(Platform Spotlight and Dependent Products) Configure Pepperdata Collector (RPM/DEB)
The Pepperdata Collector—the pepcollectd
daemon—collects the metrics that the other Pepperdata daemons obtain from hosts, and uploads the aggregated (collected) data to the Pepperdata dashboard.
The pepcollectd
daemon should be configured and started on every host in the cluster, including the NodeManagers and the ResourceManager.
If the pepcollectd
daemon is not running on a host, Pepperdata cannot collect metrics for that host or upload the host data to the Pepperdata dashboard.

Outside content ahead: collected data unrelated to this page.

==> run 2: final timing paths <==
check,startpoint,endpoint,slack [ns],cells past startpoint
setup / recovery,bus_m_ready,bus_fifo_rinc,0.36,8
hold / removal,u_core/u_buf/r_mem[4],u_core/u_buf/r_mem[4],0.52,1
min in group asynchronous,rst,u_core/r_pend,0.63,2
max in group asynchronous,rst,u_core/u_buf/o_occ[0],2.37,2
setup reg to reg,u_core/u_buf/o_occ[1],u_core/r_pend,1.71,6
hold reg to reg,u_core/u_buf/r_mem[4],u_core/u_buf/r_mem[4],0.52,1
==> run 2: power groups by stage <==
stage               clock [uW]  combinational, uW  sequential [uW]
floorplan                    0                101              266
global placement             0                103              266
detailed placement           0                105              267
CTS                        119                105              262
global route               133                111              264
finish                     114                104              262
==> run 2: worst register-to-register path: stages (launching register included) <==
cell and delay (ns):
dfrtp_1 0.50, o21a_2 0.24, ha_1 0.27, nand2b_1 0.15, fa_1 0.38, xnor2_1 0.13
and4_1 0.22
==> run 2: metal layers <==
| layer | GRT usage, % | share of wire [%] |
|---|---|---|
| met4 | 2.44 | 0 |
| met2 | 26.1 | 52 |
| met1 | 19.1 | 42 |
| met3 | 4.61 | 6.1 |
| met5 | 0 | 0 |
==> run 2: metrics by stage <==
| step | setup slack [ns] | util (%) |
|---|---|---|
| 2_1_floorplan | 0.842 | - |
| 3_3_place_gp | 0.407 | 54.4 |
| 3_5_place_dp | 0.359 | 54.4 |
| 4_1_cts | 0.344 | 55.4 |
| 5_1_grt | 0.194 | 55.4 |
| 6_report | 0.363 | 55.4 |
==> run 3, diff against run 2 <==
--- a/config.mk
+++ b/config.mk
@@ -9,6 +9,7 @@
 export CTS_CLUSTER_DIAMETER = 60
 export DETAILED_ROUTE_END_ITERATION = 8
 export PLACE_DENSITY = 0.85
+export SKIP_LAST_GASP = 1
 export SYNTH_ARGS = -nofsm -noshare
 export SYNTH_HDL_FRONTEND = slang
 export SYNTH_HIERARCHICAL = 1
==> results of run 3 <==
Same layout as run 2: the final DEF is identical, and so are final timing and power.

This procedure is required:
-
For Platform Spotlight
- If you’re using a dependent Pepperdata product—a product that requires Platform Spotlight to be installed and configured—in a Hadoop cluster:
- Application Spotlight
- Capacity Optimizer
- Query Spotlight
- Streaming Spotlight
- If you’re installing Streaming Spotlight in a Kafka-only cluster (without Hadoop)
To omit a host from Pepperdata data collection, add the Pepperdata Collector to the host as described in this procedure, and assign a value of 0
to the PD_COLLECT_AND_UPLOAD
environment variable.
If you skip the Collector configuration for a host, the Collector cannot manage the data retention and expiration, and you run the risk of filling up disk space.

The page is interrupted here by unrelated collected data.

File: src/rtl/qar_timer_pkg.sv
// Shared definitions for the timer/watchdog/capture/PWM bus peripheral:
// register word indices (byte offset >> 2), CTRL/STATUS bit positions,
// the default watchdog kick key and the bus handshake state type.
package qar_timer_pkg;

  localparam logic [3:0] REG_CTRL       = 4'h0;
  localparam logic [3:0] REG_STATUS     = 4'h1;
  localparam logic [3:0] REG_TMR_LOAD   = 4'h2;
  localparam logic [3:0] REG_TMR_COUNT  = 4'h3;
  localparam logic [3:0] REG_PRESCALE   = 4'h4;
  localparam logic [3:0] REG_WDT_LOAD   = 4'h5;
  localparam logic [3:0] REG_WDT_KICK   = 4'h6;
  localparam logic [3:0] REG_CAPTURE    = 4'h7;
  localparam logic [3:0] REG_PWM_PERIOD = 4'h8;
  localparam logic [3:0] REG_PWM_DUTY   = 4'h9;

  localparam int CTRL_TMR_EN      = 0;
  localparam int CTRL_AUTO_RELOAD = 1;
  localparam int CTRL_WDT_EN      = 2;
  localparam int CTRL_CAP_EN      = 3;
  localparam int CTRL_PWM_EN      = 4;
  localparam int CTRL_TMR_IRQ_EN  = 5;

  localparam int STAT_TMR_EXPIRED = 0;
  localparam int STAT_CAP_VALID   = 1;
  localparam int STAT_WDT_EXPIRED = 2;
  localparam int STAT_PWM_LEVEL   = 3;

  localparam logic [31:0] WDT_KEY_DEFAULT = 32'h5A5A_0001;

  typedef enum logic {
    IDLE = 1'b0,
    ACK  = 1'b1
  } bus_state_t;

endpackage

File: src/rtl/qar_sync_edge.sv
// Two-flop synchroniser for an asynchronous pin followed by a
// rising-edge detector producing a one-cycle pulse in the clk domain.
module qar_sync_edge (
  input  logic clk,
  input  logic rst_n,
  input  logic async_in,
  output logic rise_pulse
);

  logic meta;
  logic sync;
  logic sync_d;

  // Resynchronise the pin and keep one delayed copy for edge detection
  always_ff @(posedge clk or negedge rst_n) begin
    if (!rst_n) begin
      meta   <= 1'b0;
      sync   <= 1'b0;
      sync_d <= 1'b0;
    end else begin
      meta   <= async_in;
      sync   <= meta;
      sync_d <= sync;
    end
  end

  assign rise_pulse = sync & ~sync_d;

endmodule

File: src/rtl/qar_timer_bus_slave.sv
// Memory-mapped timer / watchdog / input capture / PWM peripheral.
// Bus handshake: request sampled in IDLE, one-cycle mem_ready in ACK,
// writes land on the ACK->IDLE edge.
// Optional build macro QAR_TIMER_WDT_LOCK_EN: once the watchdog is enabled,
// CTRL.wdt_en and WDT_LOAD become write-protected until reset.
module qar_timer_bus_slave
  import qar_timer_pkg::*;
#(
  parameter int          PRESCALE_W = 16,
  parameter logic [31:0] WDT_KEY    = WDT_KEY_DEFAULT
) (
  input  logic        clk,
  input  logic        rst_n,
  input  logic        mem_valid,
  input  logic        mem_we,
  input  logic [31:0] mem_addr,
  input  logic [31:0] mem_wdata,
  output logic        mem_ready,
  output logic [31:0] mem_rdata,
  input  logic        capture_in,
  output logic        pwm_out,
  output logic        irq_timer,
  output logic        wdt_reset_req
);

  bus_state_t state, state_next;
  logic        req_we;
  logic [3:0]  req_idx;
  logic [31:0] req_wdata;
  logic [31:0] rdata_q;
  logic [31:0] rd_mux;

  logic wr_en, wr_ctrl, wr_status, wr_tmr_load, wr_prescale;
  logic wr_wdt_load, wr_wdt_kick, wr_pwm_period, wr_pwm_duty;

  logic tmr_en, auto_reload, wdt_en, cap_en, pwm_en, tmr_irq_en;
  logic tmr_expired, cap_valid, wdt_expired;

  logic [31:0]           tmr_load, tmr_count, wdt_load, wdt_count, capture;
  logic [31:0]           pwm_period, pwm_duty, pwm_cnt;
  logic [PRESCALE_W-1:0] prescale, presc_cnt;
  logic                  pwm_q;

  logic tmr_tick, tmr_wrap, wdt_lock, wdt_start;
  logic wdt_kick_ok, wdt_kick_bad, wdt_expire_set;
  logic cap_rise, cap_set;
  logic unused_addr;

  assign unused_addr = ^{mem_addr[31:6], mem_addr[1:0]};

  // Write strobes fire on the ACK->IDLE edge of a captured write request
  assign wr_en         = (state == ACK) && req_we;
  assign wr_ctrl       = wr_en && (req_idx == REG_CTRL);
  assign wr_status     = wr_en && (req_idx == REG_STATUS);
  assign wr_tmr_load   = wr_en && (req_idx == REG_TMR_LOAD);
  assign wr_prescale   = wr_en && (req_idx == REG_PRESCALE);
  assign wr_wdt_load   = wr_en && (req_idx == REG_WDT_LOAD) && !wdt_lock;
  assign wr_wdt_kick   = wr_en && (req_idx == REG_WDT_KICK);
  assign wr_pwm_period = wr_en && (req_idx == REG_PWM_PERIOD);
  assign wr_pwm_duty   = wr_en && (req_idx == REG_PWM_DUTY);

  // Bus handshake state register
  always_ff @(posedge clk or negedge rst_n) begin
    if (!rst_n) state <= IDLE;
    else        state <= state_next;
  end

  // Accept in IDLE, acknowledge for exactly one cycle, ignore valid in ACK
  always_comb begin
    state_next = state;
    case (state)
      IDLE:    if (mem_valid) state_next = ACK;
      ACK:     state_next = IDLE;
      default: state_next = IDLE;
    endcase
  end

  assign mem_ready = (state == ACK);
  assign mem_rdata = rdata_q;

  // Read multiplexer on the live address; its value is registered at accept
  always_comb begin
    rd_mux = 32'h0;
    case (mem_addr[5:2])
      REG_CTRL: begin
        rd_mux[CTRL_TMR_EN]      = tmr_en;
        rd_mux[CTRL_AUTO_RELOAD] = auto_reload;
        rd_mux[CTRL_WDT_EN]      = wdt_en;
        rd_mux[CTRL_CAP_EN]      = cap_en;
        rd_mux[CTRL_PWM_EN]      = pwm_en;
        rd_mux[CTRL_TMR_IRQ_EN]  = tmr_irq_en;
      end
      REG_STATUS: begin
        rd_mux[STAT_TMR_EXPIRED] = tmr_expired;
        rd_mux[STAT_CAP_VALID]   = cap_valid;
        rd_mux[STAT_WDT_EXPIRED] = wdt_expired;
        rd_mux[STAT_PWM_LEVEL]   = pwm_q;
      end
      REG_TMR_LOAD:   rd_mux = tmr_load;
      REG_TMR_COUNT:  rd_mux = tmr_count;
      REG_PRESCALE:   rd_mux = 32'(prescale);
      REG_WDT_LOAD:   rd_mux = wdt_load;
      REG_CAPTURE:    rd_mux = capture;
      REG_PWM_PERIOD: rd_mux = pwm_period;
      REG_PWM_DUTY:   rd_mux = pwm_duty;
      default:        rd_mux = 32'h0;
    endcase
  end

  // Capture the request on accept; read data is only non-zero during ACK
  always_ff @(posedge clk or negedge rst_n) begin
    if (!rst_n) begin
      req_we    <= 1'b0;
      req_idx   <= 4'h0;
      req_wdata <= 32'h0;
      rdata_q   <= 32'h0;
    end else if ((state == IDLE) && mem_valid) begin
      req_we    <= mem_we;
      req_idx   <= mem_addr[5:2];
      req_wdata <= mem_wdata;
      rdata_q   <= mem_we ? 32'h0 : rd_mux;
    end else if (state == ACK) begin
      rdata_q   <= 32'h0;
    end
  end

`ifdef QAR_TIMER_WDT_LOCK_EN
  // The first write that enables the watchdog locks its configuration
  always_ff @(posedge clk or negedge rst_n) begin
    if (!rst_n)                                 wdt_lock <= 1'b0;
    else if (wr_ctrl && req_wdata[CTRL_WDT_EN]) wdt_lock <= 1'b1;
  end
`else
  assign wdt_lock = 1'b0;
`endif

  assign tmr_tick  = tmr_en && (presc_cnt == prescale);
  assign tmr_wrap  = tmr_tick && (tmr_count == 32'd0) && !wr_tmr_load;
  assign wdt_start = wr_ctrl && !wdt_lock && req_wdata[CTRL_WDT_EN] && !wdt_en;

  // Control bits; a one-shot timer drops tmr_en itself when it expires
  always_ff @(posedge clk or negedge rst_n) begin
    if (!rst_n) begin
      tmr_en      <= 1'b0;
      auto_reload <= 1'b0;
      wdt_en      <= 1'b0;
      cap_en      <= 1'b0;
      pwm_en      <= 1'b0;
      tmr_irq_en  <= 1'b0;
    end else if (wr_ctrl) begin
      tmr_en      <= req_wdata[CTRL_TMR_EN];
      auto_reload <= req_wdata[CTRL_AUTO_RELOAD];
      cap_en      <= req_wdata[CTRL_CAP_EN];
      pwm_en      <= req_wdata[CTRL_PWM_EN];
      tmr_irq_en  <= req_wdata[CTRL_TMR_IRQ_EN];
      if (!wdt_lock) wdt_en <= req_wdata[CTRL_WDT_EN];
    end else if (tmr_wrap && !auto_reload) begin
      tmr_en      <= 1'b0;
    end
  end

  // Prescale register
  always_ff @(posedge clk or negedge rst_n) begin
    if (!rst_n)           prescale <= '0;
    else if (wr_prescale) prescale <= req_wdata[PRESCALE_W-1:0];
  end

  // Prescaler and down-counter; a LOAD write restarts both from scratch
  always_ff @(posedge clk or negedge rst_n) begin
    if (!rst_n) begin
      tmr_load  <= 32'h0;
      tmr_count <= 32'h0;
      presc_cnt <= '0;
    end else if (wr_tmr_load) begin
      tmr_load  <= req_wdata;
      tmr_count <= req_wdata;
      presc_cnt <= '0;
    end else if (tmr_tick) begin
      presc_cnt <= '0;
      if (tmr_count != 32'd0) tmr_count <= tmr_count - 32'd1;
      else if (auto_reload)   tmr_count <= tmr_load;
    end else if (tmr_en) begin
      presc_cnt <= presc_cnt + 1'b1;
    end
  end

  assign wdt_kick_ok    = wr_wdt_kick && (req_wdata == WDT_KEY);
  assign wdt_kick_bad   = wr_wdt_kick && (req_wdata != WDT_KEY);
  assign wdt_expire_set = (wdt_en && (wdt_count <= 32'd1) && !wdt_kick_ok) || wdt_kick_bad;

  // Watchdog reload value, all ones out of reset
  always_ff @(posedge clk or negedge rst_n) begin
    if (!rst_n)           wdt_load <= 32'hFFFF_FFFF;
    else if (wr_wdt_load) wdt_load <= req_wdata;
  end

  // Watchdog counter: reload on enable or valid kick, stick at zero
  always_ff @(posedge clk or negedge rst_n) begin
    if (!rst_n)                                  wdt_count <= 32'h0;
    else if (wdt_start || wdt_kick_ok)           wdt_count <= wdt_load;
    else if (wdt_en && (wdt_count != 32'd0))     wdt_count <= wdt_count - 32'd1;
  end

  assign cap_set = cap_en && cap_rise;

  qar_sync_edge u_cap_sync (
    .clk        (clk),
    .rst_n      (rst_n),
    .async_in   (capture_in),
    .rise_pulse (cap_rise)
  );

  // Snapshot the timer count on each synchronised capture edge
  always_ff @(posedge clk or negedge rst_n) begin
    if (!rst_n)       capture <= 32'h0;
    else if (cap_set) capture <= tmr_count;
  end

  // Sticky status flags: write-one-to-clear, hardware set wins a collision
  always_ff @(posedge clk or negedge rst_n) begin
    if (!rst_n) begin
      tmr_expired <= 1'b0;
      cap_valid   <= 1'b0;
      wdt_expired <= 1'b0;
    end else begin
      tmr_expired <= (tmr_expired & ~(wr_status & req_wdata[STAT_TMR_EXPIRED])) | tmr_wrap;
      cap_valid   <= (cap_valid   & ~(wr_status & req_wdata[STAT_CAP_VALID]))   | cap_set;
      wdt_expired <= (wdt_expired & ~(wr_status & req_wdata[STAT_WDT_EXPIRED])) | wdt_expire_set;
    end
  end

  // PWM period and duty registers; a period write restarts the cycle
  always_ff @(posedge clk or negedge rst_n) begin
    if (!rst_n) begin
      pwm_period <= 32'h0;
      pwm_duty   <= 32'h0;
    end else begin
      if (wr_pwm_period) pwm_period <= req_wdata;
      if (wr_pwm_duty)   pwm_duty   <= req_wdata;
    end
  end

  // PWM phase counter, parked at zero when disabled or period is zero
  always_ff @(posedge clk or negedge rst_n) begin
    if (!rst_n)                                      pwm_cnt <= 32'h0;
    else if (wr_pwm_period || !pwm_en)               pwm_cnt <= 32'h0;
    else if (pwm_period == 32'd0)                    pwm_cnt <= 32'h0;
    else if (pwm_cnt >= pwm_period - 32'd1)          pwm_cnt <= 32'h0;
    else                                             pwm_cnt <= pwm_cnt + 32'd1;
  end

  // Registered PWM pin; duty >= period naturally yields a constant high
  always_ff @(posedge clk or negedge rst_n) begin
    if (!rst_n) pwm_q <= 1'b0;
    else        pwm_q <= pwm_en && (pwm_period != 32'd0) && (pwm_cnt < pwm_duty);
  end

  assign pwm_out       = pwm_q;
  assign irq_timer     = tmr_expired & tmr_irq_en;
  assign wdt_reset_req = wdt_expired;

endmodule
File: config.mk
export PLATFORM = sky130hd
export DESIGN_NAME = qar_timer_bus_slave
export DESIGN_NICKNAME = d
export VERILOG_FILES = /design/src/rtl/qar_timer_pkg.sv /design/src/rtl/qar_sync_edge.sv /design/src/rtl/qar_timer_bus_slave.sv
export SDC_FILE = /design/constraint.sdc
export NUM_CORES = 1
export LEC_CHECK = 0
export CAP_MARGIN = 20
export CORE_MARGIN = 4
export CORE_UTILIZATION = 30
export CTS_CLUSTER_SIZE = 25
export DETAILED_ROUTE_END_ITERATION = 16
export GPL_ROUTABILITY_DRIVEN = 0
export PLACE_DENSITY = 0.51
export SLEW_MARGIN = 20
export SYNTH_ARGS = -nofsm -noshare
export SYNTH_HDL_FRONTEND = slang
export SYNTH_HIERARCHICAL = 1
export SYNTH_SLANG_ARGS = --single-unit
File: constraint.sdc
create_clock -name clk -period 3.95 [get_ports clk]
set_input_delay 1.185 -clock clk [delete_from_list [all_inputs] [get_ports clk]]
set_output_delay 1.185 -clock clk [all_outputs]
set_load 0.01 [all_outputs]
-- Yosys cells after proc, flatten, opt, wreduce, memory -nomap -nowiden
Index checks and enable logic that the tools add are counted.
- register bits: 371
- logic and storage cells: 138
- add/sub/neg operators: 5
- $lt $le $gt $ge: 3
- eq/ne operators: 18
- multiplexer cells: 22
- bitwise operators: 16
- reductions and logical operators: 46
- operators with widths (operator ; count):
    32-bit two-way mux ; 12
    26-bit case mux with 7 select lines ; 1
    32-bit nonzero test ; 3
    32-bit by 1-bit subtractor with 32-bit output, second input constant ; 3
    32-bit logical NOT ; 2
    16-bit two-way mux ; 3
    4-bit case mux with 9 select lines ; 1
    32-bit by 1-bit adder with 32-bit output, second input constant ; 1
    32-bit by 31-bit equality test with 1-bit output, second input constant ; 1
    32-bit >= comparator ; 1
    32-bit by 1-bit <= comparator with 1-bit output, second input constant ; 1
    32-bit less-than comparator ; 1
    32-bit by 31-bit != test with 1-bit output, second input constant ; 1
    4-bit by 3-bit equality test with 1-bit output, second input constant ; 6
    1-bit logical AND ; 24
    16-bit by 1-bit adder with 16-bit output, second input constant ; 1
    16-bit equality test ; 1
    4-bit equality test, second input constant ; 4
    2-bit case mux with 8 select lines ; 1
    4-bit by 2-bit equality test with 1-bit output, second input constant ; 3
    1-bit bitwise AND ; 8
    4-bit by 1-bit equality test with 1-bit output, second input constant ; 2
    4-bit logical NOT ; 2
    2-bit nonzero test ; 4
    other kinds (8) ; 23

-- Logic depth before layout (Yosys ltp)
Gate-level depths: netlist of the first run.
- word-level depth: 7
- mapped depth: 16

-- Cells and area by module
Netlist of the first run, hierarchy kept.
- modules (own cells, without submodules) (module ; instances ; cells each ; area an instance (um2)):
    qar_timer_bus_slave ; 1 ; 1951 ; 19467.4
    qar_sync_edge ; 1 ; 4 ; 88.8

-- Least setup slack after synthesis of the first run
Ideal clock, no wire load.
- path kind: register -> register
- start point: register pwm_period[5]
- end point: register pwm_cnt[14]
- library setup time: 0.073 ns
- arrival: 4.071 ns
- slack: -0.194 ns
- cell stages (with the launch flop): 16
- path buffers: 1
- period minus slack after synthesis: 4.144 ns
- path through: dfrtp_1 -> or4_1 -> nor3_1 -> nor4b_1 -> nand2_1 -> nor3_1 -> xnor2_1 -> ha_1 -> a21o_1 -> a21o_1 -> a221oi_1 -> o211ai_1 -> a211o_1 -> a211o_1 -> clkbuf_1 -> nor2_1
- word-level cells in the longest chain between the ends: 5
- elaborated cells between the ends (all ways): 6
- ends and longest elaborated chain (element ; line ; source):
    start, declared ; qar_timer_bus_slave.sv:40 ; logic [31:0] pwm_period, pwm_duty, pwm_cnt;
    start signal, assigned ; qar_timer_bus_slave.sv:238 ; if (wr_pwm_period) pwm_period <= req_wdata;
    32-bit by 1-bit subtractor with 32-bit output ; qar_timer_bus_slave.sv:248 ; else if (pwm_cnt >= pwm_period - 32'd1) pwm_cnt <= 32'h0;
    32-bit >= comparator ; qar_timer_bus_slave.sv:248 ;
    32-bit two-way mux ; qar_timer_bus_slave.sv:248 ;
    32-bit two-way mux * ; qar_timer_bus_slave.sv:247 ; else if (pwm_period == 32'd0) pwm_cnt <= 32'h0;
    32-bit two-way mux * ; qar_timer_bus_slave.sv:246 ; else if (wr_pwm_period || !pwm_en) pwm_cnt <= 32'h0;
    end signal, assigned ; qar_timer_bus_slave.sv:249 ; else pwm_cnt <= pwm_cnt + 32'd1;
    end, declared ; qar_timer_bus_slave.sv:40 ;
Every way passes the cells marked *; elsewhere a longest branch is shown, timed or not.
A chain may end at the register's enable or synchronous reset.

-- Final worst setup path of the first run
- start point: register pwm_period[2]
- end point: register pwm_cnt[3]
Same word-level chain as after synthesis.

==> impl_metrics.json, run 1 <==
{
  "wl_um": 68200,
  "synth-main-ff-cell": "dfrtp_1",
  "drt_pass1_iterations": 5,
  "fin_skew_ns": 0.0212,
  "wl_per_cell_um": 23.2,
  "io_pins": 105,
  "track_usage": 0.191,
  "worst_setup_path_start_kind": "flop",
  "grt-ovfl-total": 0,
  "cts_tree": "done",
  "syn2layout_area_growth_pct": 19.7,
  "required_ns": 4.44,
  "grt_max_degree": 101,
  "finish.net_count": 2195,
  "dp_hpwl_um": 48200,
  "async_reset_ff_frac": 1.00,
  "tightestPinTransition_ns": 1.01,
  "max-slew-margin-rel": 0.318,
  "cts-htree-levels": 2,
  "drive_above_1_share": 0.182,
  "std_cell_rows": 93,
  "worst_path_largest_cell_delay_ns": 0.59,
  "die_h_um": 263,
  "synth_area_leaders": "dfrtp_1 (43%), mux2_2 (8.6%), nand2_1 (5.4%), ha_1 (4.5%), dfstp_2 (4.3%)",
  "dpl.cell_count": 2865,
  "drt_iter0_drc": 1590,
  "ant_nets": 0,
  "period_minus_slack_ns": 3.89,
  "p_total_mw": 14.6,
  "leakage_nw": 10.1,
  "syn_area_sq_um": 19600,
  "cts.hold.buffers_added": 0,
  "setup-violations-final": 0,
  "diodes": 0,
  "cts_made_buffers": 43,
  "cp.arrival_ns": 4.38,
  "hold_class": "reg2reg",
  "fin_hold_ws_ns": 0.363,
  "power.density_nw_per_um2": 624,
  "drcViolationCount": 0,
  "grt_pass1_wl_um": 103000,
  "final_cell_count_no_fill": 2944,
  "path_class": "reg2reg",
  "yosysUniqueCellTypes": 73,
  "final_cell_mix": "dfrtp_1 (339), nand2_1 (281), mux2_2 (149)",
  "cts_root_buf": "clkbuf_16",
  "grt_pass1_vias": 16200,
  "cts_buffer_depth": 3,
  "synth-seq-area-share": 0.477,
  "vias_per_cell": 5.50,
  "ys_ff_latch": 371,
  "peakVddDrop_v": 0.000280,
  "slowest_stage": "or4_4",
  "fillers": 6453,
  "synthCells": 1955,
  "portBuffers": 76,
  "via_count": 16200,
  "rsz0062_at_grt": "yes",
  "clock_latency_ns": 0.58,
  "clk_pin_slew_ns": 0.06,
  "slew_viol_final": 0,
  "coreArea_sq_um": 64500,
  "mostFrequentLayoutCell": "dfrtp_1",
  "start_util": 0.303,
  "yosysTopAreaCell": "dfrtp_1",
  "maxCapViolations": 0,
  "netlist.area_leader.share": 0.434,
  "synth_edf_count": 0,
  "syn_nets": 2095,
  "end_kind": "flop",
  "die_w_um": 263,
  "crit_chain": "or4_4 -> nor3_4 -> nor4b_4 -> nand2_1 -> nor3_2 -> xnor2_1 -> ha_1 -> a21o_1 -> a21o_1 -> a221oi_2 -> o211ai_1 -> a211o_1 -> a211o_1 -> buf_12 -> nor2_1",
  "finalCritPeriodShare": 0.986,
  "status": "completed",
  "final-hold-violation-count": 0,
  "antenna_found_initial": 3,
  "crit_fanout": 32,
  "dieArea_sq_um": 69300,
  "clock_sinks": 371,
  "synth_area_per_cell_sq_um": 10.0,
  "ys_warn_count": 6,
  "max_freq_ghz": 0.257
}
==> cells by family after synthesis <==
| group | count (synthesis) | share of synthesized area |
|---|---|---|
| and+or+nand+nor | 677 | 0.166 |
| AOI/OAI and AO/OA | 422 | 0.147 |
| buffers and inverters | 161 | 0.0319 |
| muxes | 152 | 0.0873 |
| adders and majority gates | 71 | 0.0454 |
| xor gates and xnor gates | 101 | 0.0452 |
| DFF | 371 | 0.477 |
==> power breakdown <==
group	switching [mW]	internal, mW	leakage (nW)
Sequential	1.48	4.94	4.78
Combinational	2.13	1.80	4.63
Clock	1.68	2.58	0.732
Total	5.29	9.32	10.1
==> stage by stage <==
| step | util | setup WS (ns) | setup TNS [ns] | cell area, sq um |
|---|---|---|---|---|
| detailed placement | 0.339 | -0.237 | -6.97 | 21800 |
| global placement | 0.339 | -0.171 | -5.22 | 21800 |
| finish | 0.363 | 0.0571 | 0 | 23400 |
| floorplan | - | 0.00694 | 0 | 19600 |
| CTS | 0.363 | -0.00687 | -0.00687 | 23400 |
| global route | 0.363 | -0.127 | -3.42 | 23400 |
==> cell usage after synthesis (all sizes together), types with 6 or more instances <==
library cell,count
a211oi,11
a21o,24
a21oi,52
a221o,12
a221oi,20
a222oi,14
a22o,17
a22oi,68
a31oi,26
and2,6
and3,14
and4,8
buf,19
clkbuf,86
dfrtp,339
dfstp,32
ha,71
inv,56
mux2,149
nand2,281
nand2b,9
nand3,37
nand4,34
nand4b,8
nor2,129
nor2b,11
nor3,48
nor4,31
o211ai,12
o21ai,118
o31ai,10
or3,18
or4,16
xnor2,45
xor2,56
==> worst max-delay path: cells and delay by family (launching register included) <==
kind	cells	cell delay, ns
and+or+nand+nor	6	1.40
DFF	1	0.38
xor gates and xnor gates	1	0.15
AOI/OAI and AO/OA	6	1.42
buffers and inverters	1	0.18
adders and majority gates	1	0.27
==> area by class of cell <==
| class | instances | area (sq um) | share of cell area |
|---|---|---|---|
| Clock buffer | 62 | 1280 | 0.0547 |
| Clock inverter | 17 | 224 | 0.00957 |
| Inverter | 56 | 210 | 0.00898 |
| Multi-Input combinational cell | 1423 | 9750 | 0.416 |
| Sequential cell | 371 | 9320 | 0.398 |
| Tap cell | 855 | 1070 | 0.0457 |
| Timing Repair Buffer | 160 | 1560 | 0.0666 |
==> final timing paths <==
path                                           start                   endpoint  slack, ns  depth (start not counted)
max in group asynchronous                      rst_n   wdt_load[15]$_DFFE_PN1P_       2.35                          2
min                        u_cap_sync/meta$_DFF_PN0_  u_cap_sync/sync$_DFF_PN0_       0.36                          0
min in group asynchronous                      rst_n   req_wdata[3]$_DFFE_PN0P_       0.69                          1
max                        pwm_period[2]$_DFFE_PN0P_       pwm_cnt[3]$_DFF_PN0_       0.06                         15
max reg2reg                pwm_period[2]$_DFFE_PN0P_       pwm_cnt[3]$_DFF_PN0_       0.06                         15
min reg2reg                u_cap_sync/meta$_DFF_PN0_  u_cap_sync/sync$_DFF_PN0_       0.36                          0
==> what timing repair did <==
action	CTS	global route
pin swaps	1	5
endpoints found under the hold margin	0	0
gates resized for setup	6	9
endpoints found under the setup margin	32	32
buffers inserted	0	0
==> registers in the layout (all words and copies together) (netlist names), 4 cells and up <==
register    count
prescale       16
wdt_load       32
capture        32
pwm_cnt        32
tmr_load       32
mem_rdata      32
presc_cnt      16
req_wdata      32
wdt_count      32
tmr_count      32
pwm_period     32
pwm_duty       32
req_idx         4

To disable data collection for a host after initial installation, perform the Disable/Enable Pepperdata Data Collection for a Host procedure.
Procedure
-
Open the Pepperdata configuration file,
/etc/pepperdata/pepperdata-config.sh
, for editing. -
Read the inline comments and edit the variable values for all the TODO items, as applicable for your cluster.
Be sure to specify only one value for the
PD_COLLECT_AND_UPLOAD
environment variable:1
to enable Pepperdata to collect data from the host, or0
to omit the host from data collection.At a minimum, be sure to update the following variables’ values:
JAVA_HOME
PD_CLUSTER_NAME
PD_COLLECT_AND_UPLOAD
PD_LICENSE_KEY
: Set the value to the location of your Pepperdata license file. For details, see Manage the License Key File.
We recommend setting the
JAVA_HOME
environment variable to the JVM used by your Hadoop installation because it can be different from system-scope JVMs, especially when running a managed instance. -
Save your changes and close the file.